Bi-Level Optimization for Semi-Supervised Learning with Pseudo-Labeling
Authors: Marzi Heidari, Yuhong Guo
AAAI 2025 | Venue PDF | Archive PDF | Plain Text | LLM Run Details
| Reproducibility Variable | Result | LLM Response |
|---|---|---|
| Research Type | Experimental | To evaluate the effectiveness of the proposed approach, we conduct extensive experiments on multiple SSL benchmarks.

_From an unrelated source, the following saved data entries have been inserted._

Background: an optimization exercise with open tools, aiming at a short achievable clock period and few clock cycles. Do not read the settings as production practice.
In this exercise RTL edits were held to simulation tests only and were not proved equivalent to the original.
Power figures rest on the tool's default switching activity, not on a simulated workload.

<file path="flow/design.v">
package mipsPkg;
	localparam int IMEM_DEPTH = 64;
	localparam int DMEM_DEPTH = 64;
	typedef logic [31:0] word;
	typedef logic [4:0] regIdx;
	typedef logic [$clog2(IMEM_DEPTH)-1:0] imemAddr;
	typedef logic [$clog2(DMEM_DEPTH)-1:0] dmemAddr;
	typedef enum logic [5:0] {
		opRType = 6'h00,
		opBeq   = 6'h04,
		opBne   = 6'h05,
		opAddi  = 6'h08,
		opOri   = 6'h0d,
		opLw    = 6'h23,
		opSw    = 6'h2b
	} opcode;
	typedef enum logic [5:0] {
		fnAdd = 6'h20,
		fnSub = 6'h22,
		fnAnd = 6'h24,
		fnOr  = 6'h25,
		fnNor = 6'h27
	} funct;
	typedef enum logic [2:0] {
		aluAdd,
		aluSub,
		aluAnd,
		aluOr,
		aluNor
	} aluOp;
endpackage
`timescale 1ns/1ps
import mipsPkg::*;
module mipsProcessor (
	input  logic             clk,
	input  logic             arstN,
	input  logic             run,
	input  logic             progValid,
	output logic             progReady,
	input  mipsPkg::imemAddr progAddr,
	input  mipsPkg::word     progData,
	output logic             retireValid,
	output mipsPkg::regIdx   retireReg,
	output mipsPkg::word     retireData,
	output logic             storeValid,
	output mipsPkg::word     storeAddr,
	output mipsPkg::word     storeData
);
	localparam int UW = 47;
	function automatic logic [UW-1:0] decode(logic [5:0] pc, logic [31:0] w);
		logic [5:0] op, fn;
		logic [4:0] rs, rt, rd, dest;
		logic isR, add, sub, andOp, orOp, norOp, addi, ori, lw, sw, beq, bne;
		op = w[31:26];
		fn = w[5:0];
		rs = w[25:21];
		rt = w[20:16];
		rd = w[15:11];
		isR = op == 6'h00;
		add = isR && fn == 6'h20;
		sub = isR && fn == 6'h22;
		andOp = isR && fn == 6'h24;
		orOp = isR && fn == 6'h25;
		norOp = isR && fn == 6'h27;
		addi = op == 6'h08;
		ori = op == 6'h0d;
		lw = op == 6'h23;
		sw = op == 6'h2b;
		beq = op == 6'h04;
		bne = op == 6'h05;
		dest = (add | sub | andOp | orOp | norOp) ? rd : (addi | ori | lw) ? rt : 5'd0;
		decode = {pc + 6'd1 + w[5:0],
			(add | sub | andOp | orOp | norOp | addi | ori | lw | sw | beq | bne) ? rs : 5'd0,
			(add | sub | andOp | orOp | norOp | sw | beq | bne) ? rt : 5'd0,
			dest,
			lw && dest != 5'd0, sw, beq, bne, sub, andOp, orOp | ori, norOp,
			addi | ori | lw | sw, w[15] & !ori, w[15:0]};
	endfunction
	logic [63:0][UW-1:0] imem;
	logic loadEn;
	logic [UW-1:0] loadUop;
	assign progReady = ~run;
	assign loadEn = progValid & ~run;
	assign loadUop = decode(progAddr, progData);
	always_ff @(posedge clk) begin
		for (int i = 0; i < 64; i++) begin
			if (loadEn && progAddr == 6'(i)) begin
				imem[i] <= loadUop;
			end
		end
	end
	logic [UW-1:0] ir, seqUop, tgtUop, uop0, nxtUop;
	logic [5:0] seqPc, tgtPc, nxtSeqPc;
	logic stall, taken;
	assign seqUop = imem[seqPc];
	assign tgtUop = imem[tgtPc];
	assign uop0 = (loadEn && progAddr == 6'd0) ? loadUop : imem[0];
	assign nxtUop = (tgtUop & {UW{taken}}) | (seqUop & {UW{~taken}});
	assign nxtSeqPc = ((tgtPc + 6'd1) & {6{taken}}) | ((seqPc + 6'd1) & {6{~taken}});
	logic [5:0] uTgt;
	logic [4:0] rs, rt, dest;
	logic isLw, isSw, isBeq, isBne, isSub, isAnd, isOr, isNor, useImm, immHi;
	logic [15:0] imm;
	assign {uTgt, rs, rt, dest, isLw, isSw, isBeq, isBne, isSub, isAnd, isOr, isNor, useImm, immHi, imm} = ir;
	logic [31:1][31:0] rf;
	logic [31:0][31:0] rfv;
	assign rfv = {rf, 32'h0};
	logic memRegWrite, memRead, memWrite;
	logic [4:0] memDest;
	logic [31:0] memResult, memStoreData;
	logic fwdA, fwdB;
	logic [31:0] a, b, opB, sum, diff, result;
	logic equal, exec;
	assign a = fwdA ? memResult : rfv[rs];
	assign b = fwdB ? memResult : rfv[rt];
	assign opB = useImm ? {{16{immHi}}, imm} : b;
	assign sum = a + opB;
	assign diff = a - b;
	always_comb begin
		if (isSub) result = diff;
		else if (isAnd) result = a & b;
		else if (isOr) result = a | opB;
		else if (isNor) result = ~(a | b);
		else result = sum;
	end
	assign equal = a == b;
	assign taken = (isBeq && equal) || (isBne && !equal);
	assign exec = run && !stall;
	logic [4:0] nRs, nRt;
	logic aluDest, loadDest;
	assign nRs = nxtUop[40:36];
	assign nRt = nxtUop[35:31];
	assign aluDest = exec && dest != 5'd0 && !isLw;
	assign loadDest = exec && isLw;
	always_ff @(posedge clk or negedge arstN) begin
		if (!arstN) begin
			fwdA <= 1'b0;
			fwdB <= 1'b0;
			stall <= 1'b0;
		end else begin
			fwdA <= aluDest && dest == nRs;
			fwdB <= aluDest && dest == nRt;
			stall <= loadDest && (dest == nRs || dest == nRt);
		end
	end
	always_ff @(posedge clk) begin
		if (!run) begin
			ir <= uop0;
			seqPc <= 6'd1;
			tgtPc <= uop0[UW-1:UW-6];
		end else if (!stall) begin
			ir <= nxtUop;
			seqPc <= nxtSeqPc;
			tgtPc <= nxtUop[UW-1:UW-6];
		end
	end
	always_ff @(posedge clk or negedge arstN) begin
		if (!arstN) begin
			memRegWrite <= 1'b0;
			memRead <= 1'b0;
			memWrite <= 1'b0;
		end else begin
			memRegWrite <= exec && dest != 5'd0;
			memRead <= exec && isLw;
			memWrite <= exec && isSw;
		end
	end
	always_ff @(posedge clk) begin
		memDest <= dest;
		memResult <= result;
		memStoreData <= b;
	end
	assign storeValid = memWrite;
	assign storeAddr = memResult;
	assign storeData = memStoreData;
	logic [63:0][31:0] dmem;
	logic [5:0] idx;
	logic [31:0] wbData;
	assign idx = memResult[7:2];
	assign wbData = memRead ? dmem[idx] : memResult;
	always_ff @(posedge clk or negedge arstN) begin
		if (!arstN) begin
			dmem <= '0;
		end else begin
			for (int i = 0; i < 64; i++) begin
				if (memWrite && idx == 6'(i)) begin
					dmem[i] <= memStoreData;
				end
			end
		end
	end
	always_ff @(posedge clk or negedge arstN) begin
		if (!arstN) begin
			rf <= '0;
		end else begin
			for (int i = 1; i < 32; i++) begin
				if (memRegWrite && memDest == 5'(i)) begin
					rf[i] <= wbData;
				end
			end
		end
	end
	always_ff @(posedge clk or negedge arstN) begin
		if (!arstN) begin
			retireValid <= 1'b0;
		end else begin
			retireValid <= memRegWrite;
		end
	end
	always_ff @(posedge clk) begin
		retireReg <= memDest;
		retireData <= wbData;
	end
endmodule
</file>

The experimental results show the proposed BOPL outperforms the state-of-the-art SSL techniques. |
| Researcher Affiliation | Academia | Marzi Heidari1, Yuhong Guo1,2 1School of Computer Science, Carleton University, Ottawa, Canada 2CIFAR AI Chair, Amii, Canada EMAIL, EMAIL |
| Pseudocode | Yes | Algorithm 1: Training Algorithm for BOPL |
| Open Source Code | No | The paper does not explicitly provide a link to source code or state that code has been made available in supplementary materials or a public repository. |
| Open Datasets | Yes | We conducted comprehensive experiments on four commonly used image classification benchmarks: CIFAR-10, CIFAR-100 (Krizhevsky, Hinton et al. 2009), SVHN (Netzer et al. 2011) and STL-10 (Coates, Ng, and Lee 2011). |
| Dataset Splits | Yes | We conducted experiments on CIFAR-10 with 250, 1,000, 2,000, and 4,000 labeled samples, on CIFAR-100 with 2,500, 4,000, and 10,000 labeled samples, on SVHN with 1000 and 500 labeled samples, and on STL-10 with 1,000 images as the labeled data. |
| Hardware Specification | No | The paper mentions different backbone networks (e.g., WRN-28-2, WRN-28-8) and optimizers, but does not specify any particular hardware (e.g., GPU, CPU models) used for the experiments. |
| Software Dependencies | No | The paper mentions using optimizers like SGD and techniques like cosine learning rate annealing, but does not specify any software libraries or frameworks (e.g., PyTorch, TensorFlow) with their version numbers. |
| Experiment Setup | Yes | For training CNN-13, we employed the SGD optimizer with a Nesterov momentum (Nesterov 1983) of 0.9, an L2 regularization coefficient of 1e-4 for CIFAR-10 and CIFAR-100 datasets and 5e-5 for SVHN, and an initial learning rate α of 0.1. ... For the WRN-28-2 model, the training configuration includes the SGD optimizer, an L2 regularization coefficient of 5e-4, and an initial learning rate of 0.01. ... Specifically for BOPL, we set the batch size to 128, λ = 1e-2, ϵ = 1e-2, γ = 0.5, β = 0.999, and η = 1. We pre-train the model for 50 epochs using the Mean-Teacher algorithm and then proceed to train BOPL for 400 epochs. Finally, we fine-tune the model for 100 epochs using both the labeled data and the unlabeled data with learned pseudo-labels. |